Route 135 commenced operating on 24 May 2008 between Cubitt Town and Moorfields Eye Hospital. It was initially operated at a frequency of every 15 minutes off-peak and every 10 minutes during peak hours, with a maximum requirement of 13 double-deck buses. The initial contract to operate the route was awarded to Arriva London's Barking garage. The route was featured in Time Out magazine in 2009.

Upon being re-tendered, the route was awarded to Docklands Buses with the transfer occurring on 23 May 2015 and Alexander Dennis Enviro400H MMC bodied Volvo B5LHs introduced.

On 17 September 2016, it was rerouted through the Isle of Dogs to partly replace route D3.

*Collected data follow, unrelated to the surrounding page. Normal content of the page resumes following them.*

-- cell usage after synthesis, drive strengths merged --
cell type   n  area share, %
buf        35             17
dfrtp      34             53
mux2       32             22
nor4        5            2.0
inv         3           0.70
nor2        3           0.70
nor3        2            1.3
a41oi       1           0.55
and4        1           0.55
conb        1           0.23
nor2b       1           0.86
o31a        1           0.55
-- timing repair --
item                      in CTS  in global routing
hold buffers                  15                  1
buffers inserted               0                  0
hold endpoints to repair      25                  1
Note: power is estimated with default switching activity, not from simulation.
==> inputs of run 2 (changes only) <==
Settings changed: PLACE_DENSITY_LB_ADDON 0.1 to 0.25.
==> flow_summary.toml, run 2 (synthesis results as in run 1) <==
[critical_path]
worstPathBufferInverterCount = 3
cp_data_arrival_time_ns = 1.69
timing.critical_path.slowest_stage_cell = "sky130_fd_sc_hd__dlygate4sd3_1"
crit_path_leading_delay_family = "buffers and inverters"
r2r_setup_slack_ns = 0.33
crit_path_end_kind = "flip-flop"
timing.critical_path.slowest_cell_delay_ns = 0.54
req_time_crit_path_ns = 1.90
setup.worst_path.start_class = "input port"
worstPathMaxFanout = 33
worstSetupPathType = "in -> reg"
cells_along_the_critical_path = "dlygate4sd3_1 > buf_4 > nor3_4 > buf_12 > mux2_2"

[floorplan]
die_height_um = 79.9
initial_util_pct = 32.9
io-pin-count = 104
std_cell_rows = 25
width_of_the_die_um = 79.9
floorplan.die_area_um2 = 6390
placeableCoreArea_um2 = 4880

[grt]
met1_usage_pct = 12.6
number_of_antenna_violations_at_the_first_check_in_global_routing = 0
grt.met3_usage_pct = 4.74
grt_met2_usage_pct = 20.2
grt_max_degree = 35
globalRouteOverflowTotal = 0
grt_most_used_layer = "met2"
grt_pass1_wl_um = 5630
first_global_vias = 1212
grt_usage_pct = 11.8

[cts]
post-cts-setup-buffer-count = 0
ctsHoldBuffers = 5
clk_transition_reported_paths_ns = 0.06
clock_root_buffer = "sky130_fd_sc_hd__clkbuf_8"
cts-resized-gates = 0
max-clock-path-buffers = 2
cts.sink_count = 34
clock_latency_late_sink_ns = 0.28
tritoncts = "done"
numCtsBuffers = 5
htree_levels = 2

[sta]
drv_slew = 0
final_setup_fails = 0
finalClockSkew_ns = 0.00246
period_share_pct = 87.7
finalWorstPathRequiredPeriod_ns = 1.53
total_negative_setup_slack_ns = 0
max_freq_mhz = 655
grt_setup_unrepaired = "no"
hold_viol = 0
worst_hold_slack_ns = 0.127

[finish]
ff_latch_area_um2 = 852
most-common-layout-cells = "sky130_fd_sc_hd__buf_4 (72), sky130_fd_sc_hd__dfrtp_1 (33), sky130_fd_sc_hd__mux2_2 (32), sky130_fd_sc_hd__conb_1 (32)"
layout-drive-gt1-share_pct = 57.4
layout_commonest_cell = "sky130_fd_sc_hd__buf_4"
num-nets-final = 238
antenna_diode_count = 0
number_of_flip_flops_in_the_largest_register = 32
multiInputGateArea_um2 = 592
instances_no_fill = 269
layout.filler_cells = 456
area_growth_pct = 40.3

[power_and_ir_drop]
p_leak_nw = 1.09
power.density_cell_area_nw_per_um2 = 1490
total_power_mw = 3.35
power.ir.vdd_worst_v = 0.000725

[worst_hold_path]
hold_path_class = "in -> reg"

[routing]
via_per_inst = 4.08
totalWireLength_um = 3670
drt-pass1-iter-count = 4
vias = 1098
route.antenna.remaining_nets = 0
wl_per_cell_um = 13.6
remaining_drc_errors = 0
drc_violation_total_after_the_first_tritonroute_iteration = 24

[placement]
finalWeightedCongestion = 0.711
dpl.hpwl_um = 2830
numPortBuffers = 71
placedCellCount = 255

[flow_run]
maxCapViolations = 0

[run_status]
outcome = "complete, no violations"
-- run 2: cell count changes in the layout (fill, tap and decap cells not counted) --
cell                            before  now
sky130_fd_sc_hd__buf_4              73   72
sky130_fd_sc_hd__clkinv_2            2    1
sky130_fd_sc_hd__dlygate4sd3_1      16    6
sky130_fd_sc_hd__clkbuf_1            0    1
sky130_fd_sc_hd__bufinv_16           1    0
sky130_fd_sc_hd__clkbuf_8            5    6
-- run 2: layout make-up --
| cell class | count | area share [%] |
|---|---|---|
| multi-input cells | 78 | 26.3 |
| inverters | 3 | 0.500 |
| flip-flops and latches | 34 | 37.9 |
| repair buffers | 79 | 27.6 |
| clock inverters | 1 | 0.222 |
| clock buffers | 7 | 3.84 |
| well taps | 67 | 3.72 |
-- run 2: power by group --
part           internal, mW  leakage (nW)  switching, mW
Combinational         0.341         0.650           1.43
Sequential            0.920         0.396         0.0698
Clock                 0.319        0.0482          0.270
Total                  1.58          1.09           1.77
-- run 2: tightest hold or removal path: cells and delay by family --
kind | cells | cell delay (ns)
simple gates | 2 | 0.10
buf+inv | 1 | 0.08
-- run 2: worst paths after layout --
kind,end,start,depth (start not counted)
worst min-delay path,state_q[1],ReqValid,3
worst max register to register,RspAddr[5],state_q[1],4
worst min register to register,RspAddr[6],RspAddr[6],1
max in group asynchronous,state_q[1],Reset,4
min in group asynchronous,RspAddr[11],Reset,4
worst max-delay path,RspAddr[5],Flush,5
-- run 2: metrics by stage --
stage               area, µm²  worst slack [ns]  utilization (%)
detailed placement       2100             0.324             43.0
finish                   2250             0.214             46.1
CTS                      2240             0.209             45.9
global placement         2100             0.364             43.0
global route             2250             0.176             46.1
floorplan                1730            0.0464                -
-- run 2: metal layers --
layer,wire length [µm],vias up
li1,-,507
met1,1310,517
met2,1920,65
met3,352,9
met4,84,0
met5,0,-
==> src/rtl/hex_display_scan_ctrl.sv <==
// Time-multiplexed scan controller for common-anode 7-segment digits. New data is
// double-buffered and committed only at frame boundaries so the display never tears.
module hex_display_scan_ctrl
  import seg7_pkg::*;
#(
  parameter int NUM_DIGITS  = 4,
  parameter int REFRESH_DIV = 50000
) (
  input  logic                    clk,
  input  logic                    rst_n,
  hex_display_scan_ctrl_if.slave  in_if,
  input  logic                    disp_en,
  input  logic                    blank_lz,
  output logic [NUM_DIGITS-1:0]   an_n,
  output logic [6:0]              seg_n
);

  localparam int DATA_W = 4 * NUM_DIGITS;
  localparam int CNT_W  = $clog2(REFRESH_DIV);
  localparam int DIG_W  = $clog2(NUM_DIGITS);

  localparam logic [CNT_W-1:0] TICK_LAST = CNT_W'(REFRESH_DIV - 1);
  localparam logic [DIG_W-1:0] DIG_LAST  = DIG_W'(NUM_DIGITS - 1);

  scan_state_t           state_q,    state_d;
  logic                  pending_q,  pending_d;
  logic [DATA_W-1:0]     pend_buf_q, pend_buf_d;
  logic [DATA_W-1:0]     shadow_q,   shadow_d;
  logic [CNT_W-1:0]      tick_q,     tick_d;
  logic [DIG_W-1:0]      digit_q,    digit_d;
  logic [NUM_DIGITS-1:0] an_n_q,     an_n_d;
  logic [6:0]            seg_n_q,    seg_n_d;

  logic                  accept;
  logic [3:0]            cur_nibble;
  logic                  upper_zero;
  logic                  lz_blank;
  logic [6:0]            dec_seg;
  logic [NUM_DIGITS-1:0] an_lit;

  assign in_if.in_ready = !pending_q;
  assign accept         = in_if.in_valid && !pending_q;

  assign cur_nibble = shadow_q[{digit_q, 2'b00} +: 4];
  assign an_lit     = ~(NUM_DIGITS'(1) << digit_q);

  // A digit is a leading zero when it and every more-significant nibble are zero.
  always_comb begin
    upper_zero = 1'b1;
    for (int i = 0; i < NUM_DIGITS; i++) begin
      if (i >= int'(digit_q) && shadow_q[4*i +: 4] != 4'h0) upper_zero = 1'b0;
    end
  end

  assign lz_blank = blank_lz && (digit_q != '0) && upper_zero;

  hex7seg_digit u_dec (
    .nibble (cur_nibble),
    .blank  (lz_blank),
    .seg_n  (dec_seg)
  );

  always_comb begin
    // NOTE: every _d gets its hold value first, so no branch can leave one unassigned and infer a latch.
    state_d    = state_q;
    pending_d  = pending_q;
    pend_buf_d = pend_buf_q;
    shadow_d   = shadow_q;
    tick_d     = tick_q;
    digit_d    = digit_q;
    an_n_d     = '1;
    seg_n_d    = SEG_BLANK;

    if (accept) begin
      pend_buf_d = in_if.in_data;
      pending_d  = 1'b1;
    end

    // Accept needs pending_q=0 and every commit needs pending_q=1, so they never collide.
    case (state_q)
      BLANK: begin
        if (pending_q) begin
          shadow_d  = pend_buf_q;
          pending_d = 1'b0;
          tick_d    = '0;
          digit_d   = '0;
          state_d   = SCAN;
        end
      end
      SCAN: begin
        if (tick_q == TICK_LAST) begin
          tick_d = '0;
          if (digit_q == DIG_LAST) begin
            digit_d = '0;
            if (pending_q) begin
              shadow_d  = pend_buf_q;
              pending_d = 1'b0;
            end
          end else begin
            digit_d = digit_q + DIG_W'(1);
          end
        end else begin
          tick_d = tick_q + CNT_W'(1);
        end
      end
      default: state_d = BLANK;
    endcase

    if (state_q == SCAN && disp_en) begin
      an_n_d  = an_lit;
      seg_n_d = dec_seg;
    end
  end

  always_ff @(posedge clk) begin
    // NOTE: state updates use non-blocking assignments so every flop samples pre-edge values.
    if (!rst_n) begin
      state_q    <= BLANK;
      pending_q  <= 1'b0;
      pend_buf_q <= '0;
      shadow_q   <= '0;
      tick_q     <= '0;
      digit_q    <= '0;
      an_n_q     <= '1;
      seg_n_q    <= SEG_BLANK;
    end else begin
      state_q    <= state_d;
      pending_q  <= pending_d;
      pend_buf_q <= pend_buf_d;
      shadow_q   <= shadow_d;
      tick_q     <= tick_d;
      digit_q    <= digit_d;
      an_n_q     <= an_n_d;
      seg_n_q    <= seg_n_d;
    end
  end

  assign an_n  = an_n_q;
  assign seg_n = seg_n_q;

endmodule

Upon being retendered, operation the route was taken over by Tower Transit's Lea Interchange bus garage on 21 May 2022 using Wright Gemini 3 bodied Volvo B5LHs formerly used on route 328. The route was included in the sale of Lea Interchange bus garage to Lea Interchange Bus Company on 25 June 2022.

==Current route==
Route 135 operates via these primary locations:
- Cubitt Town Asda
- Crossharbour station
- Island Gardens station
- Mudchute station
- Millwall
- Canary Wharf station
- Canary Wharf Westferry Circus
- Westferry station
- Limehouse station
- Shadwell
- Aldgate East station
- Liverpool Street station
- Shoreditch High Street station
- Old Street station
- Moorfields Eye Hospital

==Previous route 135==
The route number 135 has previously been used twice; for a service between Forty Hill and Brimsdown, until September 1982, and from November 1987 for a service between Marble Arch and Archway via Camden Town. The second service was operated by Metroline after privatisation, and was withdrawn in December 2000, being replaced by extending route 88 to cover part of its route and increasing the frequency of route 134, which already ran over much of the 135 route.